Top of DATA FOR ANALYSIS

<file path="src/rtl/idex_stage_pkg.sv">
// -----------------------------------------------------------------------------
// idex_stage_pkg
// Shared definitions for the ID/EX pipeline register:
//   XLEN_DEF    - default operand/result width
//   REG_ZERO    - index of the hard-wired zero register x0
//   alu_op_e    - 4-bit ALU operation code
//   idex_ctrl_t - registered control payload carried from ID to EX
//   src_match   - producer-to-source register match rule
// -----------------------------------------------------------------------------
package idex_stage_pkg;

  localparam int XLEN_DEF = 32;
  localparam logic [4:0] REG_ZERO = 5'd0;

  typedef enum logic [3:0] {
    ALU_ADD  = 4'd0,
    ALU_SUB  = 4'd1,
    ALU_SLL  = 4'd2,
    ALU_SLT  = 4'd3,
    ALU_SLTU = 4'd4,
    ALU_XOR  = 4'd5,
    ALU_SRL  = 4'd6,
    ALU_SRA  = 4'd7,
    ALU_OR   = 4'd8,
    ALU_AND  = 4'd9,
    ALU_LUI  = 4'd10,
    ALU_PASS = 4'd11
  } alu_op_e;

  typedef struct packed {
    alu_op_e    alusel;
    logic [4:0] rd_addr;
    logic       rd_we;
    logic       is_load;
  } idex_ctrl_t;

  // x0 is never a forwarding target, whatever a producer claims to write.
  function automatic logic src_match(input logic [4:0] src, input logic [4:0] rd,
                                     input logic we);
    return (src != REG_ZERO) && we && (rd == src);
  endfunction

endpackage

</file>
<file path="src/rtl/idex_stage_if.sv">
// -----------------------------------------------------------------------------
// idex_id_if : decode -> ID/EX stage bundle (valid/ready + operands/control)
//   master = decoder (drives payload and in_valid, receives in_ready)
//   slave  = ID/EX stage
// idex_ex_if : ID/EX stage -> ALU bundle (valid/ready + registered operands)
//   master = ID/EX stage (drives payload and out_valid, receives out_ready)
//   slave  = ALU
// -----------------------------------------------------------------------------
interface idex_id_if #(parameter int XLEN = idex_stage_pkg::XLEN_DEF);
  logic            in_valid;
  logic            in_ready;
  logic [4:0]      in_rs1_addr;
  logic [4:0]      in_rs2_addr;
  logic [4:0]      in_rd_addr;
  logic [XLEN-1:0] in_rs1_data;
  logic [XLEN-1:0] in_rs2_data;
  logic [XLEN-1:0] in_imm;
  logic [XLEN-1:0] in_pc;
  logic            in_use_imm;
  logic            in_rd_we;
  logic            in_is_load;
  logic [3:0]      in_alusel;

  modport master (
    output in_valid, in_rs1_addr, in_rs2_addr, in_rd_addr, in_rs1_data, in_rs2_data,
           in_imm, in_pc, in_use_imm, in_rd_we, in_is_load, in_alusel,
    input  in_ready
  );
  modport slave (
    input  in_valid, in_rs1_addr, in_rs2_addr, in_rd_addr, in_rs1_data, in_rs2_data,
           in_imm, in_pc, in_use_imm, in_rd_we, in_is_load, in_alusel,
    output in_ready
  );
endinterface

interface idex_ex_if #(parameter int XLEN = idex_stage_pkg::XLEN_DEF);
  logic            out_valid;
  logic            out_ready;
  logic [XLEN-1:0] out_rs1;
  logic [XLEN-1:0] out_rs2;
  logic [XLEN-1:0] out_pc;
  logic [3:0]      out_alusel;
  logic [4:0]      out_rd_addr;
  logic            out_rd_we;
  logic            out_is_load;

  modport master (
    output out_valid, out_rs1, out_rs2, out_pc, out_alusel, out_rd_addr, out_rd_we,
           out_is_load,
    input  out_ready
  );
  modport slave (
    input  out_valid, out_rs1, out_rs2, out_pc, out_alusel, out_rd_addr, out_rd_we,
           out_is_load,
    output out_ready
  );
endinterface

</file>
<file path="src/rtl/idex_stage_fwd_mux.sv">
// -----------------------------------------------------------------------------
// fwd_mux
// One source operand: detects EX/MEM and MEM/WB matches and selects the
// operand with priority EX/MEM > MEM/WB > register file. x0 always reads 0.
// Build option: IDEX_FORWARD_EN - when undefined the register-file value is
// always selected (hit flags are still reported for hazard detection).
// Ports:
//   src_addr_i/src_data_i           source index and register-file value
//   exm_rd_addr_i/_we_i/_result_i   EX/MEM producer
//   mwb_rd_addr_i/_we_i/_result_i   MEM/WB producer
//   data_o                          selected operand
//   exm_hit_o/mwb_hit_o             producer match flags
// -----------------------------------------------------------------------------
module fwd_mux
  import idex_stage_pkg::*;
#(
  parameter int XLEN = XLEN_DEF
) (
  input  logic [4:0]      src_addr_i,
  input  logic [XLEN-1:0] src_data_i,
  input  logic [4:0]      exm_rd_addr_i,
  input  logic            exm_rd_we_i,
  input  logic [XLEN-1:0] exm_result_i,
  input  logic [4:0]      mwb_rd_addr_i,
  input  logic            mwb_rd_we_i,
  input  logic [XLEN-1:0] mwb_result_i,
  output logic [XLEN-1:0] data_o,
  output logic            exm_hit_o,
  output logic            mwb_hit_o
);

`ifdef IDEX_FORWARD_EN
  localparam bit FWD_EN = 1'b1;
`else
  localparam bit FWD_EN = 1'b0;
`endif

  assign exm_hit_o = src_match(src_addr_i, exm_rd_addr_i, exm_rd_we_i);
  assign mwb_hit_o = src_match(src_addr_i, mwb_rd_addr_i, mwb_rd_we_i);

  // Priority operand select; the younger EX/MEM result wins over MEM/WB.
  always_comb begin
    data_o = src_data_i;
    if (src_addr_i == REG_ZERO) begin
      data_o = '0;
    end else if (FWD_EN && exm_hit_o) begin
      data_o = exm_result_i;
    end else if (FWD_EN && mwb_hit_o) begin
      data_o = mwb_result_i;
    end else begin
      data_o = src_data_i;
    end
  end

endmodule

</file>
<file path="src/rtl/idex_stage.sv">
// -----------------------------------------------------------------------------
// idex_stage
// Single-entry ID/EX pipeline register with operand forwarding, load-use
// hazard stall, flush and a saturating stall-cycle counter.
// Build option: IDEX_FORWARD_EN - forwarding enabled, stall only on load-use;
// undefined - no forwarding, stall on any in-flight producer match.
// Ports:
//   clk, rst              clock, asynchronous active-high reset
//   id  (idex_id_if)      decode-side handshake, operands and control
//   ex  (idex_ex_if)      ALU-side handshake, registered operands and control
//   exm_*                 EX/MEM producer (rd index, we, is_load, result)
//   mwb_*                 MEM/WB producer (rd index, we, result)
//   flush                 squash held and incoming instruction
//   stall_cnt             saturating hazard stall cycle count
// -----------------------------------------------------------------------------
module idex_stage
  import idex_stage_pkg::*;
#(
  parameter int XLEN  = XLEN_DEF,
  parameter int CNT_W = 16
) (
  input  logic             clk,
  input  logic             rst,
  idex_id_if.slave         id,
  idex_ex_if.master        ex,
  input  logic [4:0]       exm_rd_addr,
  input  logic             exm_rd_we,
  input  logic             exm_is_load,
  input  logic [XLEN-1:0]  exm_result,
  input  logic [4:0]       mwb_rd_addr,
  input  logic             mwb_rd_we,
  input  logic [XLEN-1:0]  mwb_result,
  input  logic             flush,
  output logic [CNT_W-1:0] stall_cnt
);

`ifdef IDEX_FORWARD_EN
  localparam bit FWD_EN = 1'b1;
`else
  localparam bit FWD_EN = 1'b0;
`endif

  localparam logic [CNT_W-1:0] CNT_ONE = {{(CNT_W-1){1'b0}}, 1'b1};

  logic [XLEN-1:0] rs1_fwd_s, rs2_fwd_s, rs2_sel_s;
  logic            rs1_exm_hit_s, rs1_mwb_hit_s, rs2_exm_hit_s, rs2_mwb_hit_s;
  logic            rs2_used_s, hazard_s, in_ready_s, capture_s;

  logic             valid_q, valid_d;
  logic [XLEN-1:0]  rs1_q, rs1_d, rs2_q, rs2_d, pc_q, pc_d;
  idex_ctrl_t       ctrl_q, ctrl_d;
  logic [CNT_W-1:0] cnt_q, cnt_d;

  fwd_mux #(.XLEN(XLEN)) u_fwd_rs1 (
    .src_addr_i   (id.in_rs1_addr),
    .src_data_i   (id.in_rs1_data),
    .exm_rd_addr_i(exm_rd_addr),
    .exm_rd_we_i  (exm_rd_we),
    .exm_result_i (exm_result),
    .mwb_rd_addr_i(mwb_rd_addr),
    .mwb_rd_we_i  (mwb_rd_we),
    .mwb_result_i (mwb_result),
    .data_o       (rs1_fwd_s),
    .exm_hit_o    (rs1_exm_hit_s),
    .mwb_hit_o    (rs1_mwb_hit_s)
  );

  fwd_mux #(.XLEN(XLEN)) u_fwd_rs2 (
    .src_addr_i   (id.in_rs2_addr),
    .src_data_i   (id.in_rs2_data),
    .exm_rd_addr_i(exm_rd_addr),
    .exm_rd_we_i  (exm_rd_we),
    .exm_result_i (exm_result),
    .mwb_rd_addr_i(mwb_rd_addr),
    .mwb_rd_we_i  (mwb_rd_we),
    .mwb_result_i (mwb_result),
    .data_o       (rs2_fwd_s),
    .exm_hit_o    (rs2_exm_hit_s),
    .mwb_hit_o    (rs2_mwb_hit_s)
  );

  // rs2 is not a real source when the immediate replaces it.
  assign rs2_used_s = !id.in_use_imm;
  assign rs2_sel_s  = id.in_use_imm ? id.in_imm : rs2_fwd_s;

  // With forwarding only a load in EX/MEM cannot be bypassed; without it any
  // pending write to a used source must drain first.
  assign hazard_s = FWD_EN
    ? (exm_is_load && (rs1_exm_hit_s || (rs2_used_s && rs2_exm_hit_s)))
    : (rs1_exm_hit_s || rs1_mwb_hit_s ||
       (rs2_used_s && (rs2_exm_hit_s || rs2_mwb_hit_s)));

  assign in_ready_s = (!valid_q || ex.out_ready) && !hazard_s;
  assign capture_s  = id.in_valid && in_ready_s && !flush;
  assign id.in_ready = in_ready_s;

  // Next-state: flush beats capture, capture beats consume, otherwise hold.
  always_comb begin
    valid_d = valid_q;
    rs1_d   = rs1_q;
    rs2_d   = rs2_q;
    pc_d    = pc_q;
    ctrl_d  = ctrl_q;
    cnt_d   = cnt_q;
    if (flush) begin
      valid_d = 1'b0;
    end else if (capture_s) begin
      valid_d = 1'b1;
      rs1_d   = rs1_fwd_s;
      rs2_d   = rs2_sel_s;
      pc_d    = id.in_pc;
      ctrl_d  = '{alusel:  alu_op_e'(id.in_alusel),
                  rd_addr: id.in_rd_addr,
                  rd_we:   id.in_rd_we,
                  is_load: id.in_is_load};
    end else if (valid_q && ex.out_ready) begin
      valid_d = 1'b0;
    end else begin
      valid_d = valid_q;
    end
    if (id.in_valid && hazard_s && !flush && (cnt_q != {CNT_W{1'b1}})) begin
      cnt_d = cnt_q + CNT_ONE;
    end else begin
      cnt_d = cnt_q;
    end
  end

  // Pipeline register and stall counter.
  always_ff @(posedge clk or posedge rst) begin
    if (rst) begin
      valid_q <= 1'b0;
      rs1_q   <= '0;
      rs2_q   <= '0;
      pc_q    <= '0;
      ctrl_q  <= '0;
      cnt_q   <= '0;
    end else begin
      valid_q <= valid_d;
      rs1_q   <= rs1_d;
      rs2_q   <= rs2_d;
      pc_q    <= pc_d;
      ctrl_q  <= ctrl_d;
      cnt_q   <= cnt_d;
    end
  end

  assign ex.out_valid   = valid_q;
  assign ex.out_rs1     = rs1_q;
  assign ex.out_rs2     = rs2_q;
  assign ex.out_pc      = pc_q;
  assign ex.out_alusel  = ctrl_q.alusel;
  assign ex.out_rd_addr = ctrl_q.rd_addr;
  assign ex.out_rd_we   = ctrl_q.rd_we;
  assign ex.out_is_load = ctrl_q.is_load;
  assign stall_cnt      = cnt_q;

endmodule

</file>
<file path="src/flat_wrapper.sv">
// flat-port wrapper written by rule: the top's interface ports become plain ports
module idex_stage_flat import idex_stage_pkg::*;
#(
  parameter int XLEN  = XLEN_DEF,
  parameter int CNT_W = 16
)
  (clk, rst, exm_rd_addr, exm_rd_we, exm_is_load, exm_result, mwb_rd_addr, mwb_rd_we, mwb_result, flush, stall_cnt, id_in_valid, id_in_rs1_addr, id_in_rs2_addr, id_in_rd_addr, id_in_rs1_data, id_in_rs2_data, id_in_imm, id_in_pc, id_in_use_imm, id_in_rd_we, id_in_is_load, id_in_alusel, id_in_ready, ex_out_valid, ex_out_rs1, ex_out_rs2, ex_out_pc, ex_out_alusel, ex_out_rd_addr, ex_out_rd_we, ex_out_is_load, ex_out_ready);
  idex_id_if #(.XLEN(XLEN)) id_i ();
  idex_ex_if #(.XLEN(XLEN)) ex_i ();
  input  logic clk;
  input  logic rst;
  input  logic [4:0] exm_rd_addr;
  input  logic exm_rd_we;
  input  logic exm_is_load;
  input  logic [XLEN-1:0] exm_result;
  input  logic [4:0] mwb_rd_addr;
  input  logic mwb_rd_we;
  input  logic [XLEN-1:0] mwb_result;
  input  logic flush;
  output logic [CNT_W-1:0] stall_cnt;
  input wire logic [$bits(id_i.in_valid)-1:0] id_in_valid;
  input wire logic [$bits(id_i.in_rs1_addr)-1:0] id_in_rs1_addr;
  input wire logic [$bits(id_i.in_rs2_addr)-1:0] id_in_rs2_addr;
  input wire logic [$bits(id_i.in_rd_addr)-1:0] id_in_rd_addr;
  input wire logic [$bits(id_i.in_rs1_data)-1:0] id_in_rs1_data;
  input wire logic [$bits(id_i.in_rs2_data)-1:0] id_in_rs2_data;
  input wire logic [$bits(id_i.in_imm)-1:0] id_in_imm;
  input wire logic [$bits(id_i.in_pc)-1:0] id_in_pc;
  input wire logic [$bits(id_i.in_use_imm)-1:0] id_in_use_imm;
  input wire logic [$bits(id_i.in_rd_we)-1:0] id_in_rd_we;
  input wire logic [$bits(id_i.in_is_load)-1:0] id_in_is_load;
  input wire logic [$bits(id_i.in_alusel)-1:0] id_in_alusel;
  output wire logic [$bits(id_i.in_ready)-1:0] id_in_ready;
  output wire logic [$bits(ex_i.out_valid)-1:0] ex_out_valid;
  output wire logic [$bits(ex_i.out_rs1)-1:0] ex_out_rs1;
  output wire logic [$bits(ex_i.out_rs2)-1:0] ex_out_rs2;
  output wire logic [$bits(ex_i.out_pc)-1:0] ex_out_pc;
  output wire logic [$bits(ex_i.out_alusel)-1:0] ex_out_alusel;
  output wire logic [$bits(ex_i.out_rd_addr)-1:0] ex_out_rd_addr;
  output wire logic [$bits(ex_i.out_rd_we)-1:0] ex_out_rd_we;
  output wire logic [$bits(ex_i.out_is_load)-1:0] ex_out_is_load;
  input wire logic [$bits(ex_i.out_ready)-1:0] ex_out_ready;
  assign id_i.in_valid = id_in_valid;
  assign id_i.in_rs1_addr = id_in_rs1_addr;
  assign id_i.in_rs2_addr = id_in_rs2_addr;
  assign id_i.in_rd_addr = id_in_rd_addr;
  assign id_i.in_rs1_data = id_in_rs1_data;
  assign id_i.in_rs2_data = id_in_rs2_data;
  assign id_i.in_imm = id_in_imm;
  assign id_i.in_pc = id_in_pc;
  assign id_i.in_use_imm = id_in_use_imm;
  assign id_i.in_rd_we = id_in_rd_we;
  assign id_i.in_is_load = id_in_is_load;
  assign id_i.in_alusel = id_in_alusel;
  assign id_in_ready = id_i.in_ready;
  assign ex_out_valid = ex_i.out_valid;
  assign ex_out_rs1 = ex_i.out_rs1;
  assign ex_out_rs2 = ex_i.out_rs2;
  assign ex_out_pc = ex_i.out_pc;
  assign ex_out_alusel = ex_i.out_alusel;
  assign ex_out_rd_addr = ex_i.out_rd_addr;
  assign ex_out_rd_we = ex_i.out_rd_we;
  assign ex_out_is_load = ex_i.out_is_load;
  assign ex_i.out_ready = ex_out_ready;
  idex_stage #(.XLEN(XLEN), .CNT_W(CNT_W)) u_core (.clk(clk), .rst(rst), .id(id_i), .ex(ex_i), .exm_rd_addr(exm_rd_addr), .exm_rd_we(exm_rd_we), .exm_is_load(exm_is_load), .exm_result(exm_result), .mwb_rd_addr(mwb_rd_addr), .mwb_rd_we(mwb_rd_we), .mwb_result(mwb_result), .flush(flush), .stall_cnt(stall_cnt));
endmodule
</file>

Bottom of DATA FOR ANALYSIS

Lines after the one containing "from ID to EX" are not wanted; repeat exactly each line above from the first up to and including it.

> [FINISHED TASK]
<file path="src/rtl/idex_stage_pkg.sv">
// -----------------------------------------------------------------------------
// idex_stage_pkg
// Shared definitions for the ID/EX pipeline register:
//   XLEN_DEF    - default operand/result width
//   REG_ZERO    - index of the hard-wired zero register x0
//   alu_op_e    - 4-bit ALU operation code
//   idex_ctrl_t - registered control payload carried from ID to EX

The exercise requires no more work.